On Tue, 2013-11-12 at 22:45 +0000, joem wrote:
On Tue, Nov 12, 2013 at 7:51 PM, joem joem@martindale-electric.co.uk wrote:
Try this :) it popped up on Google pretty quickly --> http://www.hobbytronics.co.uk/schottky-logic-level-conversion
: awesome. done. added to spec.
Same problem - access to the 3.3V power line inside the EOMA needed.
| no it is not. TTL 3v logic is somewhere around 2v for low. a small |reduction (such as using another shottky diode) would be enough.
Anyway - 3rd diagram added - modified version of Henrik's diagram for the EOMA: http://www.gplsquared.com/eoma_boot/eoma_boot.html#uart_repair
| great. 1.8+3.3=5.1 so the pull-up would be to 3.23V - enough to be |definitely below 3.3v.
Hmmmppp... pull ups don't work like you would expect under certain circumstances. I'm removing the 3rd diagram from here: http://www.gplsquared.com/eoma_boot/eoma_boot.html#uart_repair
I don't understand what the guy is trying to say - construct and test is one way to remove doubt.

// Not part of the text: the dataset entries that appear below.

## src/rtl/spi_mm_pkg.sv

```systemverilog
// Shared types for the multi-device SPI master.
// Assumes nothing beyond IEEE 1800-2017 packages.
package spi_mm_pkg;

    // Transfer sequencer states
    typedef enum logic [2:0] {
        ST_IDLE,   // chip selects high, waiting for a start
        ST_PREP,   // one clock: polarity applied, chip select still high
        ST_LEAD,   // chip select low, half-period before the first edge
        ST_XFER,   // SCLK edges running
        ST_TRAIL   // half-period after the last edge of the burst
    } spi_state_e;

endpackage

```

## src/rtl/spi_mm_profiles.sv

```systemverilog
// Per-device configuration table.
// Holds one packed profile word per chip select. Writes happen on any cycle;
// the read port is combinational and is only sampled by the top at a start.
// Assumes rsel and wsel are below NCS; an out-of-range read returns RST.
module spi_mm_profiles #(
    parameter int NCS = 4,
    parameter int PW  = 15,
    parameter logic [PW-1:0] RST = '0,
    localparam int SELW = (NCS > 1) ? $clog2(NCS) : 1
) (
    input  logic            clk,
    input  logic            rst_n,
    input  logic            we,
    input  logic [SELW-1:0] wsel,
    input  logic [PW-1:0]   wdata,
    input  logic [SELW-1:0] rsel,
    output logic [PW-1:0]   rdata
);

    logic [PW-1:0] prof_q [NCS];

    for (genvar i = 0; i < NCS; i++) begin : g_entry
        // Storage for the profile of device i
        always_ff @(posedge clk) begin
            if (!rst_n) begin
                prof_q[i] <= RST;
            end else if (we && (wsel == SELW'(i))) begin
                prof_q[i] <= wdata;
            end
        end
    end

    // Read the profile of the addressed device
    always_comb begin
        rdata = RST;
        for (int j = 0; j < NCS; j++) begin
            if (rsel == SELW'(j)) begin
                rdata = prof_q[j];
            end
        end
    end

endmodule

```

## src/rtl/spi_mm_tick.sv

```systemverilog
// Half-period timer.
// While en is high, tick pulses once every div+1 clocks, starting div+1
// clocks after en rises. The count restarts from zero whenever en is low.
module spi_mm_tick #(
    parameter int DIVW = 8
) (
    input  logic            clk,
    input  logic            rst_n,
    input  logic            en,
    input  logic [DIVW-1:0] div,
    output logic            tick
);

    logic [DIVW-1:0] cnt_q;

    assign tick = en && (cnt_q == div);

    // Count system clocks inside one half-period
    always_ff @(posedge clk) begin
        if (!rst_n || !en || tick) begin
            cnt_q <= '0;
        end else begin
            cnt_q <= cnt_q + 1'b1;
        end
    end

endmodule

```

## src/rtl/spi_mm_shift.sv

```systemverilog
// Bit engine for one frame at a time.
// Counts SCLK edges inside the frame, drives MOSI on the shift edges and
// places MISO samples at their right-aligned bit position on the sample
// edges. Wire bit k maps to word bit k (LSB first) or len-k (MSB first).
// Assumes len < DW and that the edge strobe comes at most once per clock.
module spi_mm_shift #(
    parameter int DW = 16,
    localparam int LENW = (DW > 1) ? $clog2(DW) : 1,
    localparam int EW   = LENW + 1
) (
    input  logic            clk,
    input  logic            rst_n,
    input  logic            load,
    input  logic            clear,
    input  logic            edge_stb,
    input  logic            cpha,
    input  logic            lsb,
    input  logic [LENW-1:0] len,
    input  logic [DW-1:0]   txw,
    input  logic            miso,
    output logic            mosi,
    output logic            last_edge,
    output logic [DW-1:0]   rx_data,
    output logic            rx_valid
);

    logic [EW-1:0]   e_q;
    logic [DW-1:0]   acc_q;
    logic [DW-1:0]   acc_nxt;
    logic [LENW-1:0] k;
    logic [LENW-1:0] k_next;
    logic            sample;
    logic            at_end;

    assign k         = e_q[EW-1:1];
    assign sample    = cpha ? e_q[0] : !e_q[0];
    assign at_end    = (e_q == {len, 1'b1});
    assign last_edge = edge_stb && at_end;
    assign k_next    = at_end ? '0 : k + 1'b1;

    // Word position of a wire bit index
    function automatic logic [LENW-1:0] widx(input logic [LENW-1:0] b,
                                              input logic lsb_f,
                                              input logic [LENW-1:0] l);
        return lsb_f ? b : l - b;
    endfunction

    // Receive word including the bit sampled on this edge
    always_comb begin
        acc_nxt = acc_q;
        if (edge_stb && sample) begin
            acc_nxt[widx(k, lsb, len)] = miso;
        end
    end

    // Edge counter, MOSI driver and receive assembly
    always_ff @(posedge clk) begin
        if (!rst_n) begin
            e_q      <= '0;
            acc_q    <= '0;
            mosi     <= 1'b0;
            rx_data  <= '0;
            rx_valid <= 1'b0;
        end else begin
            rx_valid <= 1'b0;
            if (clear) begin
                e_q   <= '0;
                acc_q <= '0;
            end else if (load) begin
                e_q   <= '0;
                acc_q <= '0;
                if (!cpha) begin
                    mosi <= txw[widx('0, lsb, len)];
                end
            end else if (edge_stb) begin
                if (!sample) begin
                    if (cpha) begin
                        mosi <= txw[widx(k, lsb, len)];
                    end else begin
                        mosi <= txw[widx(k_next, lsb, len)];
                    end
                end
                if (at_end) begin
                    e_q      <= '0;
                    acc_q    <= '0;
                    rx_data  <= acc_nxt;
                    rx_valid <= 1'b1;
                end else begin
                    e_q   <= e_q + 1'b1;
                    acc_q <= acc_nxt;
                end
            end
        end
    end

endmodule

```

## src/rtl/spi_multi_master.sv

```systemverilog
// Multi-device SPI master, top level.
// Accepts a start only when idle, latches the addressed device's profile,
// then runs PREP -> LEAD -> XFER -> TRAIL. Chip select is low from LEAD to
// the end of TRAIL. Done, interrupt and SCLK level are kept here. The
// profile table, half-period timer and bit engine are submodules.
// Assumes host inputs are synchronous to clk and dev_sel < NCS.
module spi_multi_master
    import spi_mm_pkg::*;
#(
    parameter int NCS  = 4,
    parameter int DW   = 16,
    parameter int DIVW = 8,
    parameter int BW   = 3,
    localparam int SELW = (NCS > 1) ? $clog2(NCS) : 1,
    localparam int LENW = (DW > 1) ? $clog2(DW) : 1
) (
    input  logic            clk,
    input  logic            rst_n,
    input  logic            cfg_we,
    input  logic [SELW-1:0] cfg_dev,
    input  logic            cfg_cpol,
    input  logic            cfg_cpha,
    input  logic            cfg_lsb,
    input  logic [LENW-1:0] cfg_len,
    input  logic [DIVW-1:0] cfg_div,
    input  logic            start_we,
    input  logic [SELW-1:0] dev_sel,
    input  logic [DW-1:0]   tx_data,
    input  logic [BW-1:0]   burst_len,
    input  logic            irq_en,
    input  logic            rd_ack,
    input  logic            abort,
    output logic            busy,
    output logic            done,
    output logic            irq,
    output logic [DW-1:0]   rx_data,
    output logic            rx_valid,
    output logic            sclk,
    output logic            mosi,
    input  logic            miso,
    output logic [NCS-1:0]  cs_n
);

    localparam int PW = 3 + LENW + DIVW;

    typedef struct packed {
        logic            cpol;
        logic            cpha;
        logic            lsb;
        logic [LENW-1:0] len;
        logic [DIVW-1:0] div;
    } prof_t;

    localparam prof_t RST_PROF = '{cpol: 1'b0, cpha: 1'b0, lsb: 1'b0,
                                   len: LENW'(DW - 1), div: '0};

    spi_state_e      st_q;
    prof_t           prof_wr;
    prof_t           prof_rd;
    prof_t           cur_q;
    logic [SELW-1:0] sel_q;
    logic [DW-1:0]   txw_q;
    logic [BW-1:0]   frames_q;
    logic            active;
    logic            accept;
    logic            kill;
    logic            tick;
    logic            edge_stb;
    logic            last_edge;
    logic            finish;

    assign prof_wr  = '{cpol: cfg_cpol, cpha: cfg_cpha, lsb: cfg_lsb,
                        len: cfg_len, div: cfg_div};
    assign busy     = (st_q != ST_IDLE);
    assign active   = (st_q == ST_LEAD) || (st_q == ST_XFER) || (st_q == ST_TRAIL);
    assign accept   = (st_q == ST_IDLE) && start_we;
    assign kill     = busy && abort;
    assign edge_stb = tick && !abort && ((st_q == ST_LEAD) || (st_q == ST_XFER));
    assign finish   = (st_q == ST_TRAIL) && tick && !abort;

    spi_mm_profiles #(.NCS(NCS), .PW(PW), .RST(RST_PROF)) u_prof (
        .clk   (clk),
        .rst_n (rst_n),
        .we    (cfg_we),
        .wsel  (cfg_dev),
        .wdata (prof_wr),
        .rsel  (dev_sel),
        .rdata (prof_rd)
    );

    spi_mm_tick #(.DIVW(DIVW)) u_tick (
        .clk   (clk),
        .rst_n (rst_n),
        .en    (active),
        .div   (cur_q.div),
        .tick  (tick)
    );

    spi_mm_shift #(.DW(DW)) u_shift (
        .clk       (clk),
        .rst_n     (rst_n),
        .load      (st_q == ST_PREP),
        .clear     (kill),
        .edge_stb  (edge_stb),
        .cpha      (cur_q.cpha),
        .lsb       (cur_q.lsb),
        .len       (cur_q.len),
        .txw       (txw_q),
        .miso      (miso),
        .mosi      (mosi),
        .last_edge (last_edge),
        .rx_data   (rx_data),
        .rx_valid  (rx_valid)
    );

    // Transfer sequencer
    always_ff @(posedge clk) begin
        if (!rst_n) begin
            st_q <= ST_IDLE;
        end else if (kill) begin
            st_q <= ST_IDLE;
        end else begin
            case (st_q)
                ST_IDLE:  if (start_we) st_q <= ST_PREP;
                ST_PREP:  st_q <= ST_LEAD;
                ST_LEAD:  if (tick) st_q <= ST_XFER;
                ST_XFER:  if (last_edge && (frames_q == '0)) st_q <= ST_TRAIL;
                ST_TRAIL: if (tick) st_q <= ST_IDLE;
                default:  st_q <= ST_IDLE;
            endcase
        end
    end

    // Latch device, word and profile at an accepted start
    always_ff @(posedge clk) begin
        if (!rst_n) begin
            cur_q <= RST_PROF;
            sel_q <= '0;
            txw_q <= '0;
        end else if (accept) begin
            cur_q <= prof_rd;
            sel_q <= dev_sel;
            txw_q <= tx_data;
        end
    end

    // Frames still to run after the current one
    always_ff @(posedge clk) begin
        if (!rst_n) begin
            frames_q <= '0;
        end else if (accept) begin
            frames_q <= burst_len;
        end else if (last_edge && (frames_q != '0)) begin
            frames_q <= frames_q - 1'b1;
        end
    end

    // Serial clock level
    always_ff @(posedge clk) begin
        if (!rst_n) begin
            sclk <= 1'b0;
        end else if (accept) begin
            sclk <= prof_rd.cpol;
        end else if (kill) begin
            sclk <= cur_q.cpol;
        end else if (edge_stb) begin
            sclk <= !sclk;
        end
    end

    // Completion flag and interrupt pulse
    always_ff @(posedge clk) begin
        if (!rst_n) begin
            done <= 1'b0;
            irq  <= 1'b0;
        end else begin
            irq <= 1'b0;
            if (finish) begin
                done <= 1'b1;
                irq  <= irq_en;
            end else if (accept || rd_ack) begin
                done <= 1'b0;
            end
        end
    end

    // Active-low chip select decode
    for (genvar i = 0; i < NCS; i++) begin : g_cs
        assign cs_n[i] = !(active && (sel_q == SELW'(i)));
    end

endmodule

```

## config.mk

```make
export PLATFORM = sky130hd
export DESIGN_NAME = spi_multi_master
export DESIGN_NICKNAME = d
export VERILOG_FILES = /design/src/rtl/spi_mm_pkg.sv /design/src/rtl/spi_mm_profiles.sv /design/src/rtl/spi_mm_tick.sv /design/src/rtl/spi_mm_shift.sv /design/src/rtl/spi_multi_master.sv
export SDC_FILE = /design/constraint.sdc
export NUM_CORES = 1
export LEC_CHECK = 0
export BUFFER_PORTS_ARGS = -buffer_cell sky130_fd_sc_hd__buf_2
export CAP_MARGIN = 20
export CORE_ASPECT_RATIO = 1.2
export CORE_MARGIN = 2
export CORE_UTILIZATION = 44
export DETAILED_ROUTE_END_ITERATION = 12
export PLACE_DENSITY = 0.62
export SLEW_MARGIN = 20
export SYNTH_ARGS = -nofsm -noshare
export SYNTH_HDL_FRONTEND = slang
export SYNTH_SLANG_ARGS = --single-unit
export TNS_END_PERCENT = 1
```

## constraint.sdc

```tcl
create_clock -name clk -period 6.1 [get_ports clk]
set_input_delay 1.22 -clock clk [delete_from_list [all_inputs] [get_ports clk]]
set_output_delay 1.22 -clock clk [all_outputs]
set_load 0.01 [all_outputs]
```

### Yosys cells after proc, flatten, opt, wreduce, memory -nomap -nowiden

Memory sizes are Yosys's and may differ from the RTL's.
Index checks and enable logic that the tools add are counted.

| operators by class | value |
|---|---|
| $add $sub $neg | 6 |
| multiplexer cells | 56 |
| shift-type cells | 0 |
| reductions and logical operators | 52 |
| bitwise logic cells | 8 |
| order comparisons | 4 |
| eq/ne operators | 21 |
| div/mod/pow operators | 0 |
| multipliers | 0 |

Operator list:

| operator | count |
|---|---|
| 15-bit two-way mux | 8 |
| 16-bit two-way mux | 2 |
| 1-bit two-way mux | 29 |
| 1-bit logical AND | 20 |
| 3-bit two-way mux | 6 |
| 16-bit bitwise mux | 1 |
| 4-bit two-way mux | 4 |
| 4-bit by 5-bit < comparator with 1-bit output, second input constant | 3 |
| 3-bit one-hot mux with 5 select lines | 1 |
| 1-bit binary-select mux with 4-bit select | 3 |
| 2-bit equality test, second input constant | 6 |
| 4-bit AND reduction | 3 |
| 1-bit zero test | 9 |
| 3-bit nonzero test | 3 |
| 8-bit by 1-bit adder with 8-bit output, second input constant | 1 |
| 8-bit equality test | 1 |
| 2-bit inequality test, second input constant | 4 |
| 4-bit subtractor | 2 |
| 2-bit by 1-bit equality test with 1-bit output, second input constant | 3 |
| 3-bit by 2-bit equality test with 1-bit output, second input constant | 2 |
| 2-bit zero test | 3 |
| 3-bit zero test | 2 |
| 2-bit nonzero test | 3 |
| 5-bit by 1-bit adder with 5-bit output, second input constant | 1 |
| 16 further kinds | 27 |

| storage, ports and cells | value |
|---|---|
| ROM bits | 0 |
| latch bits | 0 |
| logic and storage cells | 166 |
| memory bits (writable) | 60 |
| register bits | 89 |
| memories kept | 1 |

Memories:

| name | depth | bits a word | read ports | clocked after memory_dff | wr ports | RTL line | RTL |
|---|---|---|---|---|---|---|---|
| u_prof.prof_q | 4 | 15 | 4 | 0 | 4 | spi_mm_profiles.sv:20 | `logic [PW-1:0] prof_q [NCS];` |

### Logic depth before layout (Yosys ltp)

Gate-level depths: netlist of run 1.

| depth | value |
|---|---|
| word-level depth | 10 |
| depth in mapped cells | 16 |
| mapped depth without buffers | 15 |

### Cells and area by module

A second synthesis of run 1 with hierarchy kept.

| unflattened totals | value |
|---|---|
| cells, all modules | 731 |
| area, all modules | 7,497.2 µm² |

Modules (own cells, without submodules):

| module | times used | area each (µm²) | cells each |
|---|---|---|---|
| spi_mm_profiles | 1 | 2,666.3 | 153 |
| spi_mm_shift | 1 | 2,623.8 | 311 |
| spi_multi_master | 1 | 1,739.2 | 220 |
| spi_mm_tick | 1 | 467.9 | 47 |

### Least setup slack after synthesis of run 1

OpenSTA, ideal clock, no wires.

| timing path | value |
|---|---|
| path type | reg-to-reg |
| start point | register cur_q[8] (netlist name) |
| end point | register u_shift.mosi |
| required time | 6.026 ns |
| buffers on the path | 1 |
| data arrival time | 3.140 ns |
| setup slack | 2.886 ns |
| stages on the path, launching flop included | 14 |
| period minus slack after synthesis | 3.214 ns |
| library setup time | 0.074 ns |
| path through | dfxtp_1 inv_1 ha_1 and4_1 nand2_1 buf_1 nand2_1 fa_1 nor2b_1 a31oi_1 nor2_1 a2111oi_0 a31oi_1 a31oi_1 |

| between the ends | value |
|---|---|
| cells in the longest elaborated chain, start to end | 10 |
| elaborated cells between the ends (all ways) | 18 |
| classes of those cells | add/sub (2); eq/ne (1); mux (15) |

Ends and longest elaborated chain:

| element | RTL line | RTL |
|---|---|---|
| start: declaration | spi_multi_master.sv:60 | `prof_t cur_q;` |
| start signal: assignment | spi_multi_master.sv:141 | `cur_q <= prof_rd;` |
| 5-bit equality test | spi_mm_shift.sv:37 | `assign at_end = (e_q == {len, 1'b1});` |
| 4-bit two-way mux | spi_mm_shift.sv:39 | `assign k_next = at_end ? '0 : k + 1'b1;` |
| 4-bit subtractor | spi_mm_shift.sv:45 | `return lsb_f ? b : l - b;` |
| 4-bit two-way mux | spi_mm_shift.sv:45 |  |
| 1-bit binary-select mux with 4-bit select | spi_mm_shift.sv:80 | `mosi <= txw[widx(k_next, lsb, len)];` |
| 1-bit two-way mux (implied by the code) | spi_mm_shift.sv:80 |  |
| 1-bit two-way mux | spi_mm_shift.sv:77 | `if (cpha) begin` |
| 1-bit two-way mux | spi_mm_shift.sv:76 | `if (!sample) begin` |
| 1-bit two-way mux | spi_mm_shift.sv:75 | `end else if (edge_stb) begin` |
| 1-bit two-way mux * | spi_mm_shift.sv:69 | `end else if (load) begin` |
| end signal: assignment | spi_mm_shift.sv:73 | `mosi <= txw[widx('0, lsb, len)];` |
| end signal: assignment | spi_mm_shift.sv:78 | `mosi <= txw[widx(k, lsb, len)];` |
| end signal: assignment | spi_mm_shift.sv:80 |  |
| end: declaration | spi_mm_shift.sv:21 | `output logic mosi,` |

Mark *: on every way between the ends. The rest lies on a longest branch, timed or not. The select of a mux whose other input is x is not followed.
A chain may end at the register's enable or synchronous reset.

### Final worst setup path of run 1

Same ends and word-level chain as after synthesis.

Also I'm not sure if the second diagram i did here http://www.gplsquared.com/eoma_boot/eoma_boot.html#uart_repair will work under all circumstances. If the UART TX pin defaults to a high value, the pull up will still drive the EOMA. You would need to press <CR> a few times to send low pulses to get the EOMA to power down. Alternatively connect to the internal 3.3V of the CPU as in first diagram - but sadly no access to that wire that feeds the CPU with 3.3V through the 68 pins. (Connecting to external 3.3V is no good - it will reproduce the said problem again.)